Quinto titolo della storia, il secondo negli ultimi tre anni. Golden State chiude, in Gara 5 (129-120), la serie contro Cleveland, riscattando la sconfitta di un anno fa.

Kevin Durant MVP della finale con 39 punti

L’ultimo atto passerà alla storia come la notte di Kevin Durant, decisivo con 39 punti a referto, per una media di 35.2 punti nelle cinque finali. Al suo primo titolo in carriera, l’ala è stato votato MVP della finale 2017. Una risposta a chi gli dava del traditore, dopo aver lasciato Oklahoma City. “Avevo detto a mia madre quando avevo otto anni, che sarei diventato un campione Nba. Ho la fortuna di far parte di un gruppo straordinario di giocatori”, le sue parole nel post-partita.

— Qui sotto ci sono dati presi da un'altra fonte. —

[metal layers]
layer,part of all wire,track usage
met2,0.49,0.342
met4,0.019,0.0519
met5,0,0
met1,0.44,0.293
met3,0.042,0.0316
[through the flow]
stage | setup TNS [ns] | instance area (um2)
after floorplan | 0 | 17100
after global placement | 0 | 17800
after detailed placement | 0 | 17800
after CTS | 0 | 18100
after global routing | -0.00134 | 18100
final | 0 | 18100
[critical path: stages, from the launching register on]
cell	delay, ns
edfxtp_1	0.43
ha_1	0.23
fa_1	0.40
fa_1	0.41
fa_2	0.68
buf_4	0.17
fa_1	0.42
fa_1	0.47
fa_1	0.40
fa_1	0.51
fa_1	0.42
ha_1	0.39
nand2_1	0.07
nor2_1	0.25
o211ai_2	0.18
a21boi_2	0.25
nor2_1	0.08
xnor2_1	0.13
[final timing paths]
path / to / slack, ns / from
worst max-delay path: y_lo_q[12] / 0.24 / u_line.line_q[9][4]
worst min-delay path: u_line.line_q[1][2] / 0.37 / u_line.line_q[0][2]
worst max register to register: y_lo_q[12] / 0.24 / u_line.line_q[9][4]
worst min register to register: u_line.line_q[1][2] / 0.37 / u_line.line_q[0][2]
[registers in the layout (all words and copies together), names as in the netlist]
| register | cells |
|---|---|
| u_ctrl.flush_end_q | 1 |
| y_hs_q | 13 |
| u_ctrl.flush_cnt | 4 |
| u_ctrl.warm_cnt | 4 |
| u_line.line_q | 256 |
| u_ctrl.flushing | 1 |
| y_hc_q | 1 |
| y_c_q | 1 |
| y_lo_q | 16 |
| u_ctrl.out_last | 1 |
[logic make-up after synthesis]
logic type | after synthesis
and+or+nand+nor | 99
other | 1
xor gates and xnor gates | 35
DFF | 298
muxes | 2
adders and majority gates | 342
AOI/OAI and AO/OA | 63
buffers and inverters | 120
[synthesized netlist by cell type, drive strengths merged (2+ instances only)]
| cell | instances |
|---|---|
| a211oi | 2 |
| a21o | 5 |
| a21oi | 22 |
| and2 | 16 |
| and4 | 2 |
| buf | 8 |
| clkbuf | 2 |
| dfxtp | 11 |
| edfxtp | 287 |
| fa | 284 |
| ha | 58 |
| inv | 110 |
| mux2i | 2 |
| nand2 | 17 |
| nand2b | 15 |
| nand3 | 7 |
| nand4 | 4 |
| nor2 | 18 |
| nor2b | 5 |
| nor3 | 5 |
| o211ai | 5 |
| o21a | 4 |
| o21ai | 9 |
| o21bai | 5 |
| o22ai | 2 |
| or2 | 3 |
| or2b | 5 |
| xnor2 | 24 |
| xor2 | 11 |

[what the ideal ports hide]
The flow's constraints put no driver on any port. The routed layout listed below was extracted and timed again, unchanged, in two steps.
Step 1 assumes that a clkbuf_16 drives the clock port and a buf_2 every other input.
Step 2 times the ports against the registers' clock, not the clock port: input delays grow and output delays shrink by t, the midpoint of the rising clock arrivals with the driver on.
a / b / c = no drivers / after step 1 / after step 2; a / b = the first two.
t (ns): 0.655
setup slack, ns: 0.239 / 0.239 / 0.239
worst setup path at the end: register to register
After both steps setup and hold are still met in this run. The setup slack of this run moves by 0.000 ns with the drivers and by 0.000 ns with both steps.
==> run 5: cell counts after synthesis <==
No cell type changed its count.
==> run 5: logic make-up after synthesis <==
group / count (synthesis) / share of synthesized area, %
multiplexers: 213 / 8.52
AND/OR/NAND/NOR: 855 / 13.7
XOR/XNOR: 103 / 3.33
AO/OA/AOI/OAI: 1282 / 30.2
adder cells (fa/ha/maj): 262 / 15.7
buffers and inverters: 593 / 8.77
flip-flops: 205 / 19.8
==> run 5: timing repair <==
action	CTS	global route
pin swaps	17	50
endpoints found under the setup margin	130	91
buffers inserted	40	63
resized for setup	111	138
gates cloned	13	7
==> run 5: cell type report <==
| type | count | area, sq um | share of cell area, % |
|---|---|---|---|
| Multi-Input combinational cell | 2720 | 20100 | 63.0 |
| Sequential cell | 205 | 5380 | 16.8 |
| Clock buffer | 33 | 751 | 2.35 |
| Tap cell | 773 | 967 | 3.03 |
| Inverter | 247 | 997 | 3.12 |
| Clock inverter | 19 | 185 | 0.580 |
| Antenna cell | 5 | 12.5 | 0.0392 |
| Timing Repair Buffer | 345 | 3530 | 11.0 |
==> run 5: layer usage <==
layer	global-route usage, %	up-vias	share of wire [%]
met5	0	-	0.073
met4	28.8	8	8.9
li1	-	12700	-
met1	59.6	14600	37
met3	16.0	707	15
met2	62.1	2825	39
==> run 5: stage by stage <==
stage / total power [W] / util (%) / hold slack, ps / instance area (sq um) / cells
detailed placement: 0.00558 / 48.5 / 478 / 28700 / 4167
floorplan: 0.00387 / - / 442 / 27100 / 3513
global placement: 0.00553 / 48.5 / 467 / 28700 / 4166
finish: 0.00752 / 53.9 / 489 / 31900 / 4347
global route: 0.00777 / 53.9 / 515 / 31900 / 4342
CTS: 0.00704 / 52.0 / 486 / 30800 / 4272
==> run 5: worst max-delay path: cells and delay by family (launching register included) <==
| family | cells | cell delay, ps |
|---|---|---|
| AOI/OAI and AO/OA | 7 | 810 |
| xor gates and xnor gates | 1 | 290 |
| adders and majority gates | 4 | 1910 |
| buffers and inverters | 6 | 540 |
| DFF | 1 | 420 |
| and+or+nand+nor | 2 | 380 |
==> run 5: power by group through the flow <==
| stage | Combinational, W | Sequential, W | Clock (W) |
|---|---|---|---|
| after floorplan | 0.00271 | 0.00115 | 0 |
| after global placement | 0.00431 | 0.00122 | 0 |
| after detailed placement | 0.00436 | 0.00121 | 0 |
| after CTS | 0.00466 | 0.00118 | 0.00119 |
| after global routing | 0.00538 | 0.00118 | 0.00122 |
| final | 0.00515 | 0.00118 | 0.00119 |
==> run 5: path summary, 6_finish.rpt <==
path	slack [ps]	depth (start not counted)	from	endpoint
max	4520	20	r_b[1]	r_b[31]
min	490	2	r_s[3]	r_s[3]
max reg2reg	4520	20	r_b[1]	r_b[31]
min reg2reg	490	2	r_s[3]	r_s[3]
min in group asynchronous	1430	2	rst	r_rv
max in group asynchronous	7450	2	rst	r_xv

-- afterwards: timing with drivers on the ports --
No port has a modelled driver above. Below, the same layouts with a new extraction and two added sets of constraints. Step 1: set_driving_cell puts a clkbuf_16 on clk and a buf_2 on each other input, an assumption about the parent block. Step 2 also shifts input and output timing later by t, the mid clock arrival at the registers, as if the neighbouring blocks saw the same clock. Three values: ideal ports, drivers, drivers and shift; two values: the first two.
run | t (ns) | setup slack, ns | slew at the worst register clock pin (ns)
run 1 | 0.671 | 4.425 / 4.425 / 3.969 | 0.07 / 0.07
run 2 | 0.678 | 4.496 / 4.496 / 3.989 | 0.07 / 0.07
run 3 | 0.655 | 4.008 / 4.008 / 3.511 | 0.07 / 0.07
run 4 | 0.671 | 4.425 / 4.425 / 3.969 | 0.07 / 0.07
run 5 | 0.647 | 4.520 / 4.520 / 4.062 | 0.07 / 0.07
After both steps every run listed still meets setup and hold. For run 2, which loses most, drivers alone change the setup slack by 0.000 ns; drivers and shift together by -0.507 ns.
Context: an optimization exercise on an open-source flow, tuned for small area, a short achievable clock period and few clock cycles. The choices shown serve that exercise and are no tape-out recipe.
Where RTL was checked, it was by simulation tests only, not by an equivalence proof against the original.

// mm_top
module mm_top (
  input  logic         clk_i,
  input  logic         rst_n_i,
  input  logic         instr_valid_i,
  input  logic [15:0]  a_addr_i,
  input  logic [15:0]  b_addr_i,
  input  logic [15:0]  c_addr_i,
  input  logic [12:0]  len_i,
  output logic         instr_ready_o,
  output logic         done_o,
  output logic         a_rd_req_o,
  output logic [15:0]  a_rd_addr_o,
  input  logic         a_rd_valid_i,
  input  logic [31:0]  a_rd_data_i,
  output logic         b_rd_req_o,
  output logic [15:0]  b_rd_addr_o,
  input  logic         b_rd_valid_i,
  input  logic [31:0]  b_rd_data_i,
  output logic         wr_valid_o,
  output logic [15:0]  wr_addr_o,
  output logic [127:0] wr_data_o,
  input  logic         wr_ready_i
);
  localparam int AW = 28;   
  function automatic logic [39:0] triple(input logic [31:0] w);
    for (int i = 0; i < 4; i++)
      triple[10*i +: 10] = {2'b00, w[8*i +: 8]} + {1'b0, w[8*i +: 8], 1'b0};
  endfunction
  logic busy_q, ready_q, clr_q, done_q;
  logic accept;
  assign instr_ready_o = ready_q;         
  assign accept        = instr_valid_i && ready_q;
  assign done_o        = done_q;
  logic [15:0] a_addr_q, b_addr_q;
  logic [12:0] a_rem_q, b_rem_q;
  logic        a_more_q, b_more_q, a_req_q, b_req_q;
  logic        ahv_q, bhv_q;
  logic [31:0] ah_q, bh_q;
  logic [39:0] a3h_q;                     
  logic [31:0] p0_q, p1_q;                
  logic [1:0]  pcnt_q;                    
  logic        pown_q;                    
  logic        a_take, b_take, fire;
  logic        a_pool, b_pool;            
  logic        a_more_d, b_more_d, ahv_d, bhv_d;
  logic [1:0]  pcnt_d;
  logic        pown_d;
  assign fire        = ahv_q && bhv_q;
  assign a_rd_req_o  = a_req_q;
  assign b_rd_req_o  = b_req_q;
  assign a_rd_addr_o = a_addr_q;
  assign b_rd_addr_o = b_addr_q;
  assign a_take      = a_req_q && a_rd_valid_i;
  assign b_take      = b_req_q && b_rd_valid_i;
  assign a_pool      = pcnt_q != 2'd0 && !pown_q;
  assign b_pool      = pcnt_q != 2'd0 && pown_q;
  always_comb begin
    a_more_d = accept || (a_more_q && !(a_take && a_rem_q == 13'd1));
    b_more_d = accept || (b_more_q && !(b_take && b_rem_q == 13'd1));
    pown_d   = pown_q;
  ...
Settings: LEC_CHECK=0, CAP_MARGIN=20, CORE_MARGIN=2, CORE_UTILIZATION=40, SETUP_SLACK_MARGIN=3.5, SLEW_MARGIN=20; clock period 6.0 ns.
run.sh (not shown) runs the stock make flow with config.mk's settings and CLKGATE_MAP_FILE= SYNTH_SCRIPT=/design/flow/synth_recipe.tcl, a recipe that flattens the netlist after the stock synthesis.
Change:
SETUP_SLACK_MARGIN = 3.0   (was 3.5)
Hold slack improves by 0.021 ns.
Global-route usage decreases by 2.0 points.
No functional check of the RTL was part of any run of this note.

---

before:
mm_top, a different RTL version from the one above (not shown whole).
For scale: roughly 7800 cells after synthesis, about 1200 flip-flops.
Design mm_top, start of the top module:
module mm_top (
  input  logic         clk_i,
  input  logic         rst_n_i,
  input  logic         instr_valid_i,
  input  logic [15:0]  a_addr_i,
  input  logic [15:0]  b_addr_i,
  input  logic [15:0]  c_addr_i,
  input  logic [12:0]  len_i,
  output logic         instr_ready_o,
  output logic         done_o,
  output logic         a_rd_req_o,
  output logic [15:0]  a_rd_addr_o,
  input  logic         a_rd_valid_i,
  input  logic [31:0]  a_rd_data_i,
  output logic         b_rd_req_o,
  output logic [15:0]  b_rd_addr_o,
  input  logic         b_rd_valid_i,
  input  logic [31:0]  b_rd_data_i,
  output logic         wr_valid_o,
  output logic [15:0]  wr_addr_o,
  output logic [127:0] wr_data_o,
  input  logic         wr_ready_i
);
  localparam int AW = 28;   
  function automatic logic [39:0] triple(input logic [31:0] w);
    for (int i = 0; i < 4; i++)
      triple[10*i +: 10] = {2'b00, w[8*i +: 8]} + {1'b0, w[8*i +: 8], 1'b0};
  endfunction
  logic busy_q, clr_q, done_q;
  logic accept;
  assign instr_ready_o = !busy_q;
  assign accept        = instr_valid_i && !busy_q;
  assign done_o        = done_q;
  logic [15:0] a_addr_q, b_addr_q;
  logic [12:0] a_rem_q, b_rem_q;
  logic        a_more_q, b_more_q;
  logic        ahv_q, atv_q, bhv_q, btv_q;
  logic [31:0] ah_q, at_q, bh_q, bt_q;
  logic [39:0] a3h_q;                     
  logic        a_take, b_take, fire;
  assign fire        = ahv_q && bhv_q;
  assign a_rd_req_o  = a_more_q && (!atv_q || fire);
  assign b_rd_req_o  = b_more_q && (!btv_q || fire);
  assign a_rd_addr_o = a_addr_q;
  assign b_rd_addr_o = b_addr_q;
  assign a_take      = a_rd_req_o && a_rd_valid_i;
  assign b_take      = b_rd_req_o && b_rd_valid_i;
  always_ff @(posedge clk_i or negedge rst_n_i) begin
    if (!rst_n_i) begin
      a_more_q <= 1'b0;
      b_more_q <= 1'b0;
      ahv_q <= 1'b0; atv_q <= 1'b0; ah_q <= '0; a3h_q <= '0; at_q <= '0;
      bhv_q <= 1'b0; btv_q <= 1'b0; bh_q <= '0; bt_q <= '0;
    end else begin
      if (accept) begin
        a_more_q <= 1'b1;
        b_more_q <= 1'b1;
      end else begin
  ...
clock: 6.0 ns
lec_check: 0
cap_margin: 20
core_margin: 2
core_utilization: 40
setup_slack_margin: 3.0
slew_margin: 20
[inputs] after vs before
Settings: clearing SETUP_SLACK_MARGIN, which used to be 3.0.
[summary]
Looking at slowest library cell on the worst path, the dfrtp_4 result is from after; the dfstp_4 one comes from before. In after, met1 usage in global routing is lower than in before. after packs its core looser than before. Measured against after, the cell area of before comes out at 1.05 times the reference value. Aggregate routed wire length (higher): before. Going from before to after, count of buffers not belonging to the clock network in the layout shrank by 196; relative area change from synthesis to final layout shrank by 6.2 points.
Function was not checked in any run of this note: the RTL went through the layout flow alone.

---

Setup of green:
mm_top, a different RTL version from the one above (not shown whole).
For scale: ~7000 cells after synthesis, ~1200 flip-flops, about 310 I/O pins, about 69000 um2 of cells after synthesis.
export LEC_CHECK = 0
export CAP_MARGIN = 20
export CORE_MARGIN = 2
export CORE_UTILIZATION = 55
export SETUP_SLACK_MARGIN = 3.3
export SLEW_MARGIN = 20
export TNS_END_PERCENT = 100
create_clock -name core_clock -period 6.0 [get_ports {clk_i}]
standard.sh (not shown) runs the stock make flow with config.mk's settings and CLKGATE_MAP_FILE= SYNTH_SCRIPT=/design/flow/synth_recipe.tcl, a recipe that flattens the netlist after the stock synthesis.
==> flow/flow/run.sh <==
#!/bin/bash
# Layout: the standard flow (standard.sh) unchanged, except that the port
# buffers are sky130_fd_sc_hd__buf_2 instead of the resizer's default pick (a
# clkdlybuf4s50 delay cell, which the timing repair then cannot resize). Every
# port still gets its own buffer.
set -euo pipefail
bash standard.sh "BUFFER_PORTS_ARGS=-buffer_cell sky130_fd_sc_hd__buf_2" finish > standard_flow.log 2>&1
Testbench counts of green, summed over its fixed seeds: cycles 19,415.
Here is what was changed in the inputs of purple compared with green.
- changing CORE_UTILIZATION from 55 to 65
- changing SETUP_SLACK_MARGIN from 3.3 to 3.4
[summary]
- Any difference in measured slew at the worst slew-check pin between green and purple is small enough to ignore.
- Diff green -> purple: core utilization up 13 points, worst-case clock buffer depth flat, global-route usage over all layers up 5.8 points.
- Against green, purple reports a core box area that is lower.
- Relative to green, sum of routed wire length over all layers has gone down in purple.
- The fraction of area in registers number comes out lower for purple vs green.
- Relative to green, the final period demand of the worst path of purple is lower by 0.13 ns.
- Maximum number of pins on one net before global-route repair: purple and green compared, lower one is purple

==> port drivers added, routing unchanged <==
The results above use ideal ports. As a check the final layouts listed here were re-extracted and re-timed, cells and wires unchanged.
Step 1 assumes that a clkbuf_16 drives the clock port and a buf_2 every other input.
Step 2 also shifts input and output timing later by t, the mid clock arrival at the registers, as if the neighbouring blocks saw the same clock.
Three values: ideal ports, drivers, drivers and shift; two values: the first two.
run | shift t [ns] | setup slack, ns | hold WS [ns] | worst setup path after step 2 | latest minus earliest clock arrival (ns)
the first run of note 1 | 0.889 | 2.579 / 2.579 / 2.579 | 0.406 / 0.358 / 0.438 | register to register | 0.040 / 0.039
the second run of note 1 | 0.897 | 2.502 / 2.502 / 2.283 | 0.426 / 0.373 / 0.426 | input to register | 0.042 / 0.042
before | 0.885 | 2.444 / 2.355 / 2.357 | 0.480 / 0.439 / 0.480 | input to register | 0.039 / 0.039
after | 0.875 | 1.505 / 1.421 / 2.243 | 0.478 / 0.458 / 0.478 | input to register | 0.044 / 0.044
green | 0.862 | 3.240 / 3.236 / 2.789 | 0.365 / 0.365 / 0.365 | input to register | 0.025 / 0.026
purple | 0.830 | 3.366 / 3.346 / 2.799 | 0.362 / 0.362 / 0.362 | input to register | 0.034 / 0.035
After both steps every run listed still meets setup and hold. For purple, which loses most, drivers alone change the setup slack by -0.020 ns; drivers and shift together by -0.567 ns.
Background: an optimization exercise with open tools, aiming at small area, a short achievable clock period and few clock cycles per item. Do not read the settings as production practice. Power and IR drop assume default switching activity.

==> flow/design.v <==
`timescale 1ns / 1ps
package uvt_pkg;
    localparam int CmdW    = 2;
    localparam int ValueW  = 32;
    localparam int StatusW = 2;
    localparam int FoundW  = 4;
    localparam int CountW  = 5;
    localparam int InDataW  = 40;
    localparam int OutDataW = 16;
    typedef enum logic [CmdW-1:0] {
        CMD_APPEND = 2'd0,
        CMD_POP    = 2'd1,
        CMD_LOCATE = 2'd2,
        CMD_REMOVE = 2'd3
    } uvt_cmd_t;
    typedef enum logic [StatusW-1:0] {
        STAT_OK        = 2'd0,
        STAT_NOT_FOUND = 2'd1,
        STAT_FULL      = 2'd2,
        STAT_EMPTY     = 2'd3
    } uvt_status_t;
    typedef enum logic [1:0] {
        ST_IDLE,
        ST_SCAN,
        ST_MOVE,
        ST_RESP
    } uvt_state_t;
endpackage
`timescale 1ns / 1ps
module uvt_ram #(
    parameter int WIDTH = 32,
    parameter int DEPTH = 16
) (
    input  logic                     aclk,
    input  logic [DEPTH-1:0]         we,      
    input  logic [WIDTH-1:0]         wdata,   
    input  logic [DEPTH-1:0]         lsel,    
    input  logic [WIDTH-1:0]         key,     
    output logic [DEPTH-1:0]         eq,      
    output logic [WIDTH-1:0]         rdata    
);
    logic [WIDTH-1:0] mem [DEPTH];
    always_ff @(posedge aclk) begin
        for (int j = 0; j < DEPTH; j++) begin
            if (we[j]) mem[j] <= wdata;
        end
    end
    always_comb begin
        rdata = '0;
        for (int j = 0; j < DEPTH; j++) begin
            eq[j] = (mem[j] == key);
            rdata = rdata | (mem[j] & {WIDTH{lsel[j]}});
        end
    end
endmodule
Source: an optimization exercise on an open RTL-to-GDS flow (aim: small area). Production flows keep margins and buffers that such runs may drop.
Function was checked by simulation only, so behaviour that the tests miss may differ from the original.

==> flow/design.v (outline; a module is shown in full before it is edited, if it fits) <==
// module conv3x3_channel_mac: 1973 lines
// module conv3x3_final_add: 30 lines
// module conv3x3_pp: 1734 lines
// module conv3x3_fa: 9 lines
// module conv3x3_xor: 3 lines
// module conv3x3_xnor: 3 lines
// module conv3x3_or: 3 lines
// module rgb_conv3x3_engine: 119 lines
module rgb_conv3x3_engine
#(
  parameter int DATA_WIDTH   = rgb_conv_pkg::DATA_WIDTH,
  parameter int WEIGHT_WIDTH = rgb_conv_pkg::WEIGHT_WIDTH,
  parameter int ACC_WIDTH    = rgb_conv_pkg::ACC_WIDTH,
  parameter int IMAGE_SIZE   = 224
) (
  input  logic                         clk,
  input  logic                         rst,
  input  logic                         col_valid,
  input  logic [3*DATA_WIDTH-1:0]      col_r,
  input  logic [3*DATA_WIDTH-1:0]      col_g,
  input  logic [3*DATA_WIDTH-1:0]      col_b,
  input  logic                         wt_we,
  input  logic [4:0]                   wt_addr,
  input  logic [ACC_WIDTH-1:0]         wt_data,
  output logic signed [ACC_WIDTH-1:0]  conv_out,
  output logic                         conv_valid,
  output logic [7:0]                   out_row,
  output logic [7:0]                   out_col,
  output logic                         frame_done
);
  // ...
==> flow/flow/run.sh <==
#!/bin/bash
set -euo pipefail
export BUFFER_PORTS_ARGS="-buffer_cell sky130_fd_sc_hd__buf_1"
export CTS_ARGS="-sink_clustering_enable -repair_clock_nets -dont_use_dummy_load -buf_list sky130_fd_sc_hd__clkbuf_8 -sink_clustering_size 12 -sink_clustering_max_diameter 70"
bash standard.sh > flow_make.log 2>&1
==> flow/standard.sh <==
#!/bin/bash
# synth_recipe.tcl (not shown) runs the flow's synth.tcl, then flattens the netlist and writes it again
# the make line also repeats each setting of config.mk as NAME=value (left out here)
make -C /OpenROAD-flow-scripts/flow DESIGN_CONFIG=/design/flow/config.mk WORK_HOME=/design/flow/orfs CLKGATE_MAP_FILE= SYNTH_SCRIPT=/design/flow/synth_recipe.tcl "${@:-finish}"
==> flow/config.mk <==
export PLATFORM = sky130hd
export DESIGN_NAME = rgb_conv3x3_engine
export DESIGN_NICKNAME = rgb_conv3x3_engine
export VERILOG_FILES = /design/flow/design.v
export SDC_FILE = /design/flow/constraint.sdc
export NUM_CORES = 4
export LEC_CHECK = 0
export CAP_MARGIN = 20
export CORE_MARGIN = 2
export CORE_UTILIZATION = 70
export PLACE_DENSITY = 0.8
export SLEW_MARGIN = 20
export SYNTH_HIERARCHICAL = 1
export SYNTH_MINIMUM_KEEP_SIZE = 0
==> flow/constraint.sdc <==
create_clock -name core_clock -period 10.0 [get_ports {clk}]
set_input_delay 2.0000 -clock core_clock [delete_from_list [all_inputs] [get_ports {clk}]]
set_output_delay 2.0000 -clock core_clock [all_outputs]
set_load 0.01 [all_outputs]
==> run_results.csv, run 1 <==
group,metric,value,unit
run_status,run_status,"timing/DRC/antenna clean",
drt,drt-wirelength-per-cell,44.3,µm
synth,avgSynthCellArea,13.1,µm²
synth,synth_top_area_cell,"fa_1",
global_routing,top_usage_layer,"met2",
synth,syn_inst,4471,
cells_and_area,seq_cell_count,516,
drt,met2WireLength,96000,µm
global_routing,grt_overflow,0,
setup_path,required,10.69,ns
cells_and_area,nClkBuffers,59,
cells_and_area,fin_util,0.723,
synth,synth_common_cells,"1726 x fa_1, 1580 x nand2_1, 384 x edfxtp_1, 216 x and2_1, 190 x buf_2",
cells_and_area,reg.largest.list,"wt_q (216), cs_q (32)",
placement,postPlaceCellArea,0.0593,mm²
clocking,htree_levels,2,
floorplanning,tapCellCount,1080,
timing,fin_crit_sh,0.864,
timing,drv_slew,0,
global_routing,grt.met1_usage,0.723,
placement,place.gp.congestion,1.17,
setup_path,cp_max_fo,9,
placement,dpl.cell_count,5471,
worst_hold_path,min_delay_worst_endpoint,"res2_q[0]",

LeBron James chiama al riscatto, ma Golden State prende il largo

Cleveland pigia subito il piede sull’acceleratore sin dall’inizio. Prendono il comando delle operazioni fino al secondo periodo, quando LeBron James porta a otto i punti di vantaggio (41-33). Messi alle strette, i Warriors tirano fuori il carattere. In difesa sono molto più aggressivi e, nello spazio di sette minuti, risalgono la china e prendono il largo, avanti per 63-48.

Steve Kerr: “Mentalità  vincente”

All’apice della sfida, affiorano i nervi: David West e Tristan Thompson vengono quasi alle mani, e meritarsi ciascuno un fallo tecnico. Nei minuti finali prima dell’intervallo lungo sale in cattedra Smith, che riduce lo svantaggio a 71-60, prima di tornare negli spogliatoi. I Cavaliers credono nella rimonta, e nel terzo tempo si riportano sotto. Kyrie Irving sigla dieci punti, e, sommate alle due triple di Smith, riduce il gap a meno cinque  (82-77), quattro (90-86 ) a tre minuti dalla fine del terzo tempo. Ma Golden State tiene testa ai Cavs e, con la sua qualità, trionfa. “Ho il miglior lavoro del mondo, con una squadra con una tale mentalità, afferma stravolto Steve Kerr, allenatore della Golden State, in carica dal 2014.